In [1]:
!pip install sentencepiece

In [2]:
import os, glob

babylm_10M = '/kaggle/input/babylm-train-10m-cleaned'
babylm_100M = '/kaggle/input/babylm-train-100m-clean'

with open("babylm-train-10m-cleaned-merged", "w", encoding="utf-8") as outfile:
    for filename in glob.glob(os.path.join(babylm_10M, '*.train')):
        with open(filename, "r", encoding="utf-8") as file:
            for line in file:
                outfile.write(line)

with open("babylm-train-100m-clean-merged", "w", encoding="utf-8") as outfile:
    for filename in glob.glob(os.path.join(babylm_100M, '*.train')):
        with open(filename, "r", encoding="utf-8") as file:
            for line in file:
                outfile.write(line)

# BPE

In [None]:
import sentencepiece as spm

babylm_10M = '/kaggle/working/babylm-train-10m-cleaned-merged'
babylm_100M = '/kaggle/working/babylm-train-100m-clean-merged'

spm.SentencePieceTrainer.train(
    input=babylm_10M,
    model_prefix="sentencepiece-10M-bpe",
    vocab_size=16000,
    model_type="bpe",
    character_coverage=1.0
)

spm.SentencePieceTrainer.train(
    input=babylm_100M,
    model_prefix="sentencepiece-100M-bpe",
    vocab_size=50000,
    model_type="bpe",
    character_coverage=1.0
)

# Unigram

In [None]:
spm.SentencePieceTrainer.train(
    input=babylm_10M,
    model_prefix="sentencepiece-10M-unigram",
    vocab_size=16000,
    model_type="unigram",
    character_coverage=1.0
)

spm.SentencePieceTrainer.train(
    input=babylm_100M,
    model_prefix="sentencepiece-100M-unigram",
    vocab_size=50000,
    model_type="unigram",
    character_coverage=1.0
)

# Char

In [None]:
spm.SentencePieceTrainer.train(
    input=babylm_10M,
    model_prefix="sentencepiece-10M-char",
    vocab_size=16000,
    model_type="char",
    character_coverage=1.0
)

spm.SentencePieceTrainer.train(
    input=babylm_100M,
    model_prefix="sentencepiece-100M-char",
    vocab_size=50000,
    model_type="char",
    character_coverage=1.0
)

# Word

In [None]:
spm.SentencePieceTrainer.train(
    input=babylm_10M,
    model_prefix="sentencepiece-10M-word",
    vocab_size=16000,
    model_type="word",
    character_coverage=1.0
)

spm.SentencePieceTrainer.train(
    input=babylm_100M,
    model_prefix="sentencepiece-100M-word",
    vocab_size=50000,
    model_type="word",
    character_coverage=1.0
)

# RNN

In [None]:
import torch
import torch.nn as nn

class LSTMLanguageModel(nn.Module):
    def __init__(self, vocab_size, embed_size, hidden_size, num_layers, dropout=0.5):
        super(LSTMLanguageModel, self).__init__()
        self.embedding = nn.Embedding(vocab_size, embed_size)
        self.lstm = nn.LSTM(embed_size,
                            hidden_size,
                            num_layers,
                            batch_first=True,
                            dropout=dropout)
        self.fc = nn.Linear(hidden_size, vocab_size)
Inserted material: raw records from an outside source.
== main ==
Design fpadder, start of the top module:
module fpadder (output logic [31:0] sum, output logic ready,
                input logic [31:0] a, input logic clock, nreset);
Size: ~2,800 cells after synthesis, roughly 67 I/O pins, roughly 0.017 mm^2 of cells after synthesis.
Settings: LEC_CHECK=0, ABC_AREA=1, CAP_MARGIN=35, CELL_PAD_IN_SITES_DETAIL_PLACEMENT=2, CELL_PAD_IN_SITES_GLOBAL_PLACEMENT=0, CORE_MARGIN=9, CORE_UTILIZATION=28, CTS_CLUSTER_DIAMETER=249, CTS_CLUSTER_SIZE=31, GPL_ROUTABILITY_DRIVEN=0, GPL_TIMING_DRIVEN=0, MIN_ROUTING_LAYER=met1, PLACE_DENSITY=0.87, SLEW_MARGIN=20, TNS_END_PERCENT=30; clock period 7.3 ns.
run.sh (not shown) runs the stock make flow with config.mk's settings and CLKGATE_MAP_FILE=.
Run status, main: aborted in global routing (5_1_grt), error GRT-0116
### main -> the feature branch
- a deleted CTS_CLUSTER_SIZE that had been 31
- a change of CORE_UTILIZATION from 28 to 58
- a deleted MIN_ROUTING_LAYER that had been met1
- a deleted GPL_TIMING_DRIVEN that had been 0
- a deleted TNS_END_PERCENT that had been 30
- a deleted GPL_ROUTABILITY_DRIVEN that had been 0
- a change of CORE_MARGIN from 9 to 2
- a deleted ABC_AREA that had been 1
- a change of CAP_MARGIN from 35 to 20
- a deleted CTS_CLUSTER_DIAMETER that had been 249
- a deleted PLACE_DENSITY that had been 0.87
- a deleted CELL_PAD_IN_SITES_DETAIL_PLACEMENT that had been 2
- a deleted CELL_PAD_IN_SITES_GLOBAL_PLACEMENT that had been 0
- a change of the clock period (ns, I/O delays scaled along) from 7.3 to 8.51
==> results <==
- The feature branch has cell count after placement below what main had.
- main and the feature branch ended up with nearly the same async set or reset register ratio after synthesis.
- Every stage of the flow completed for the feature branch, and the final layout passed the timing, design-rule and antenna checks.
- Sort main and the feature branch by die area, descending, and main comes first.

---

Setup of run 1:
Starting RTL as in the previous note.
Settings: LEC_CHECK=0, CAP_MARGIN=40, CELL_PAD_IN_SITES_GLOBAL_PLACEMENT=0, CORE_MARGIN=2, CORE_UTILIZATION=61, GPL_ROUTABILITY_DRIVEN=1, MIN_ROUTING_LAYER=met1, SETUP_SLACK_MARGIN=1.84, SLEW_MARGIN=20, TNS_END_PERCENT=5; clock period 7.08 ns.
Run 1: flow completed, timing, DRC and antenna clean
    def forward(self, x, hidden):
        embed = self.embedding(x)
        out, hidden = self.lstm(embed, hidden)
        logits = self.fc(out)
        return logits, hidden

    def init_hidden(self, batch_size, hidden_size, num_layers, device):
        h0 = torch.zeros(num_layers, batch_size, hidden_size, device=device)
        c0 = torch.zeros(num_layers, batch_size, hidden_size, device=device)
        return (h0, c0)

In [None]:
from torch.utils.data import Dataset, DataLoader, random_split

class LanguageModelingDataset(Dataset):
    def __init__(self, data_tensor, seq_length):

        self.data = data_tensor
        self.seq_length = seq_length
        self.length = (len(data_tensor) - 1) // seq_length

    def __len__(self):
        return self.length

    def __getitem__(self, idx):
        start = idx * self.seq_length
        end = start + self.seq_length
        x = self.data[start:end]
        y = self.data[start+1:end+1]
        return x, y

In [None]:
import pytorch_lightning as pl
import torch.optim as optim

class LanguageModelingModule(pl.LightningModule):
    def __init__(self, vocab_size, embed_size, hidden_size, num_layers, dropout, learning_rate, seq_length):
        super(LanguageModelingModule, self).__init__()
        self.save_hyperparameters()
        self.model = LSTMLanguageModel(vocab_size, embed_size, hidden_size, num_layers, dropout)
        self.learning_rate = learning_rate

    def forward(self, x, hidden):
        return self.model(x, hidden)

    def training_step(self, batch, batch_idx):
        x, y = batch
        hidden = self.model.init_hidden(x.size(0), self.hparams.hidden_size, 
                                        self.hparams.num_layers, self.device)
        logits, _ = self(x, hidden)
        loss = nn.CrossEntropyLoss()(logits.view(-1, self.hparams.vocab_size), y.view(-1))
        self.log('train_loss', loss, on_step=True, on_epoch=True)
        return loss

    def validation_step(self, batch, batch_idx):
        x, y = batch
        hidden = self.model.init_hidden(x.size(0), self.hparams.hidden_size, 
                                        self.hparams.num_layers, self.device)
        logits, _ = self(x, hidden)
        loss = nn.CrossEntropyLoss()(logits.view(-1, self.hparams.vocab_size), y.view(-1))
        self.log('val_loss', loss, prog_bar=True)
        return loss

    def on_validation_epoch_end(self):
        val_loss = self.trainer.callback_metrics.get("val_loss")
    
        if val_loss is not None:
            print(f"[Epoch {self.current_epoch}] Validation loss: {val_loss:.4f}", flush=True)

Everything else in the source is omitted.